Our scientific education makes us blind to non linear problems

The first words of your scientific teachers that you have forgotten before teaching you science/math was: «most problems are not linear, but we only study these one because there are the only one for which we can make easily accurate predictions»

If you have a linear system you can predict, plan ... and make money. Without well, you are playing the lottery.

What are non linear stuff ?
- weather (weather forecast after 24 hours is still a scam even though our computers can crush even more data since 40 years);- actuariat/finance: selling products based on the probability connected problem will happen ;
- resource consumption (coal, oil, fish, cows);
- biodiversity;
- cryptography (you search for symmetrical operations with non symmetrical CPU cost)
- floating point behaviour (a operator b != b operator a is not always true)
- economy;
- coupled moving systems in classical physics (randomness can be obtained easily with predictable system if you couple them correctly);
- quantum mechanics (it bounds the max frequency of the CPU);
- the movements of the planets (you can send me your exact solutions for where the moon will be relatively to the sun in one year (length) relatively to a referential made of 3 distant stars).
- internet bandwidth when bought to a tiers one;
- real life, sociology, politics, group dynamics ....

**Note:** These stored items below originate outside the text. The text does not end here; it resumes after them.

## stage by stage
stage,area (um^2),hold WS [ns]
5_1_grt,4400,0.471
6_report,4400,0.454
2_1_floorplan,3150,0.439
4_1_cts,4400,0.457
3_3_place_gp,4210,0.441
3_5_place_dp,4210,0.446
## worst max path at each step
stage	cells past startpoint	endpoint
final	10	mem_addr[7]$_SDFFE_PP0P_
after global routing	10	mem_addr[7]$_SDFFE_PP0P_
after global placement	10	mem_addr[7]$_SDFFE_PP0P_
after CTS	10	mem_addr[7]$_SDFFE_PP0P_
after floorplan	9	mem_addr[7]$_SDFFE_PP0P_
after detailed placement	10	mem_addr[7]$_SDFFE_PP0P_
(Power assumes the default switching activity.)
## config.mk

```make
export PLATFORM = sky130hd
export DESIGN_NAME = pipe_stage_skid
export DESIGN_NICKNAME = d
export VERILOG_FILES = /design/src/rtl/pipe_pkg.sv /design/src/rtl/pipe_stage_skid.sv
export SDC_FILE = /design/constraint.sdc
export NUM_CORES = 1
export LEC_CHECK = 0
export CAP_MARGIN = 20
export CELL_PAD_IN_SITES_DETAIL_PLACEMENT = 1
export CELL_PAD_IN_SITES_GLOBAL_PLACEMENT = 1
export CORE_ASPECT_RATIO = 1.25
export CORE_MARGIN = 2
export CORE_UTILIZATION = 37
export CTS_CLUSTER_SIZE = 10
export DETAILED_ROUTE_END_ITERATION = 7
export GPL_ROUTABILITY_DRIVEN = 1
export HOLD_SLACK_MARGIN = 0.03
export PLACE_DENSITY = 0.87
export SLEW_MARGIN = 10
export SYNTH_ARGS = -nofsm -noshare
export SYNTH_HDL_FRONTEND = slang
export SYNTH_SLANG_ARGS = --single-unit
```

## constraint.sdc

```tcl
create_clock -name clk -period 3.45 [get_ports clk]
set_input_delay 0.8625 -clock clk [delete_from_list [all_inputs] [get_ports clk]]
set_output_delay 0.8625 -clock clk [all_outputs]
set_load 0.05 [all_outputs]
```

## src/rtl/pipe_pkg.sv

```systemverilog
// Shared definitions for the pipeline skid stage: occupancy states,
// the default payload width and a small occupancy helper.
package pipe_pkg;

  // Default payload: PC + rs1 + rs2, each 32 bits.
  localparam int PIPE_W = 96;

  // Occupancy of the stage: nothing held, main register only, main + skid.
  typedef enum logic [1:0] {
    EMPTY = 2'd0,
    BUSY  = 2'd1,
    FULL  = 2'd2
  } skid_state_t;

  // Number of payloads held in a given occupancy state.
  function automatic logic [1:0] held_count(input skid_state_t state);
    case (state)
      BUSY:    held_count = 2'd1;
      FULL:    held_count = 2'd2;
      default: held_count = 2'd0;
    endcase
  endfunction

endpackage

```

## src/rtl/pipe_stage_skid.sv

```systemverilog
// Pipeline register stage with a one-entry skid buffer. in_ready is a flop
// output, so the upstream ready path is cut from the downstream out_ready.
// A flush discards every held payload and counts the discarded ones in a
// saturating statistics counter.
module pipe_stage_skid
  import pipe_pkg::*;
#(
  parameter int WIDTH = PIPE_W,
  parameter int CNT_W = 16
) (
  input  logic             clk,
  input  logic             reset,
  input  logic             in_valid,
  input  logic [WIDTH-1:0] in_data,
  output logic             in_ready,
  output logic             out_valid,
  output logic [WIDTH-1:0] out_data,
  input  logic             out_ready,
  input  logic             flush,
  output logic [CNT_W-1:0] drop_cnt
);

  skid_state_t      state_q, state_d;
  logic [WIDTH-1:0] main_q, main_d;
  logic [WIDTH-1:0] skid_q, skid_d;
  logic             in_ready_q, in_ready_d;
  logic [CNT_W-1:0] drop_cnt_q, drop_cnt_d;

  logic             accept;
  logic             consume;
  logic [1:0]       drop_n;
  logic [CNT_W:0]   drop_sum;

  assign out_valid = (state_q != EMPTY);
  assign out_data  = main_q;
  assign in_ready  = in_ready_q;
  assign drop_cnt  = drop_cnt_q;

  assign accept  = in_valid & in_ready_q;
  assign consume = out_valid & out_ready;

  // Payloads discarded by a flush: everything held minus the one consumed
  // in the same cycle; the extra top bit of the sum detects saturation.
  assign drop_n   = held_count(state_q) - {1'b0, consume};
  assign drop_sum = {1'b0, drop_cnt_q} + (CNT_W + 1)'(drop_n);

  // Next-state, datapath steering and statistics update.
  always_comb begin
    // NOTE: every signal assigned here gets a default first so no path leaves
    // it unassigned, which would otherwise infer a latch.
    state_d    = state_q;
    main_d     = main_q;
    skid_d     = skid_q;
    drop_cnt_d = drop_cnt_q;

    if (flush) begin
      // Flush wins over every handshake; the data registers keep their last
      // value so out_data stays stable while out_valid is low.
      state_d    = EMPTY;
      drop_cnt_d = drop_sum[CNT_W] ? '1 : drop_sum[CNT_W-1:0];
    end else begin
      case (state_q)
        EMPTY: begin
          if (accept) begin
            state_d = BUSY;
            main_d  = in_data;
          end
        end
        BUSY: begin
          if (accept && consume) begin
            main_d = in_data;
          end else if (accept) begin
            state_d = FULL;
            skid_d  = in_data;
          end else if (consume) begin
            state_d = EMPTY;
          end
        end
        FULL: begin
          // in_ready is low here, so only the downstream side can move.
          if (consume) begin
            state_d = BUSY;
            main_d  = skid_q;
          end
        end
        default: begin
          state_d = EMPTY;
        end
      endcase
    end

    // Ready for the next cycle is decided from the next occupancy only.
    in_ready_d = (state_d != FULL);
  end

  // State, data and counter registers with synchronous reset.
  always_ff @(posedge clk) begin
    if (reset) begin
      // NOTE: the data registers are reset as well because out_data must
      // read zero after reset, not merely be qualified by out_valid.
      state_q    <= EMPTY;
      main_q     <= '0;
      skid_q     <= '0;
      in_ready_q <= 1'b1;
      drop_cnt_q <= '0;
    end else begin
      // NOTE: non-blocking assignments so every register samples the values
      // from before this edge, independent of statement order.
      state_q    <= state_d;
      main_q     <= main_d;
      skid_q     <= skid_d;
      in_ready_q <= in_ready_d;
      drop_cnt_q <= drop_cnt_d;
    end
  end

endmodule

```

==> run metrics <==
Die Y=179 um; share of cells above drive strength 1=5.12%; clock skew=0.00865 ns; grt ovf=0; initial antenna violation count=1; gr usage total=21.5%; DRT antenna net count=0; n_diodes=0; max-cap violation count=0; # IOs=215; Max VDD drop=0.328 mV; Initial Utilization=37.8%; die area=~0.026 mm2; Clock Latency Late Sink=0.51 ns; power per cell area=between 400 and 500 mW/mm2; static leakage=4.59 nW; final period utilization=86.0%; overall power=5.60 mW; placed insts=1,429; Worst Setup Start Kind=input pin; P_int=4.10 mW; core area=0.0239 mm2; largest net degree at the start of global routing=151; Avg WL per Cell=~19 um; HP Class=reg -> reg; Post-DP Area=around 0.011 mm2; layout net count=1,236; dpl ws=~0.0042 ns; post-CTS setup buffers=0; die width=144 um; CP Data Required Time=3.88 ns; clock network power share=40.3%; most frequent CP cell=ha_1; CTS Sinks=around 210; Crit-path slowest cell=clkdlybuf4s50_1; final hold slack=0.454 ns; H-tree depth=1; Syn Inst Count=985; switching power=1.50 mW; Worst EP arrival=between 3 and 4 ns; Sum Neg Setup Slack=0 ns; Comb pwr share=14.1%; worst min-delay path startpoint=skid_q[91]; Slew Limit Headroom=a little under half; dpl hpwl=around 17,000 um; Clock Root Buffer=clkbuf_16; worst reg2reg startpoint=state_q[1]; Vias/cell=5.64; slowest stage delay, CP=roughly 0.44 ns; vias in the first global route=a little under 9,000; Routed WL=~28,000 um; TritonCTS clock tree=done; Synth top area share=~47%; row count=63; # hold bufs at CTS=0; first-pass GRT wire length=45,200 um; Distinct cells, synth=between 40 and 50; DR DRC count=0; switch share=a little over a quarter; Mapped Avg Cell Area=9.16 um2; yosys warns=0; Placer Congestion=0.799; Critical Path, Cell by Cell=clkdlybuf4s50_1, and2_1, ha_1, inv_1, ha_1, fa_1, nand3_1, nor4_2, nand4_1, buf_4, a21oi_1; final setup vio count=0; initial DRC count=357; Worst-Margin Slew=between 0.8 and 0.9 ns; clock transition at the registers of the reported paths=0.05 ns; Synth area leader=dfxtp_1; final instance area=0.0120 mm2; max-slew violations=0; status=complete, no violations; CP Max Fanout=13; final core utilization=50.3%; Critical Path Sink Type=flip-flop; Post-CTS Resized=0; Crit Path Class=in -> reg; fin worst setup slack=0.484 ns; Pre-Repair DR Iteration Count=5; Seq pwr share=45.6%; min Tclk post-route=2.97 ns; P&R area growth vs syn=33.0%; Fmax=0.337 GHz; Seq/Total Area, Yosys=46.8%; Final Hold Vio Count=0; top post-synthesis cells by area=dfxtp_1 47%, mux2i_1 11%, o41ai_1 9.3%; IO Port Bufs=214; vias=8,219; Synth Register Bits=211; total CTS buffers=25; Non-Filler Instances=1,458; maximum clock path buffer count=3; Syn Std Cell Area=0.00903 mm2; RSZ-0062 raised after global routing=no; syn_nets=1,090; CP startpoint=out_ready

You see a common point there?

We still have not solved these problems, and we do not learn how to solve them in our regular curriculum.

I don't say there is no solutions.
I say there is no solution. Yet. We will never find the solutions if we don't get aware of the problem.
Non linear problems are not a computer problem. They are an intellectual problem that requires proper thinking.
It requires education.

We are pretending to live under the empire of necessity, but there is no necessity to accept this reign.

We try to build a new world with the wrong tools because we are making the false assumption we can handle the problem we face with the methods we learned at school. We rely on the «giant's shoulder» to make the good tools. But, since we are not well educated, we invest money on the wrong tools for our problem. Tools often made by the right guys for often no actual problem.

Firstly, we should slow down our adoption of async/distributed systems;
Secondly, we should lower the SLA to reasonnable levels. If 2% of a service interruption in one of your production can kill you, your business is not reliable;
Lastly, we should understand how the more our systems is efficient the more fragile it is becoming.
It maybe the time to trade efficiency for durability. It maybe the time to slow down and enjoy all the progress we made.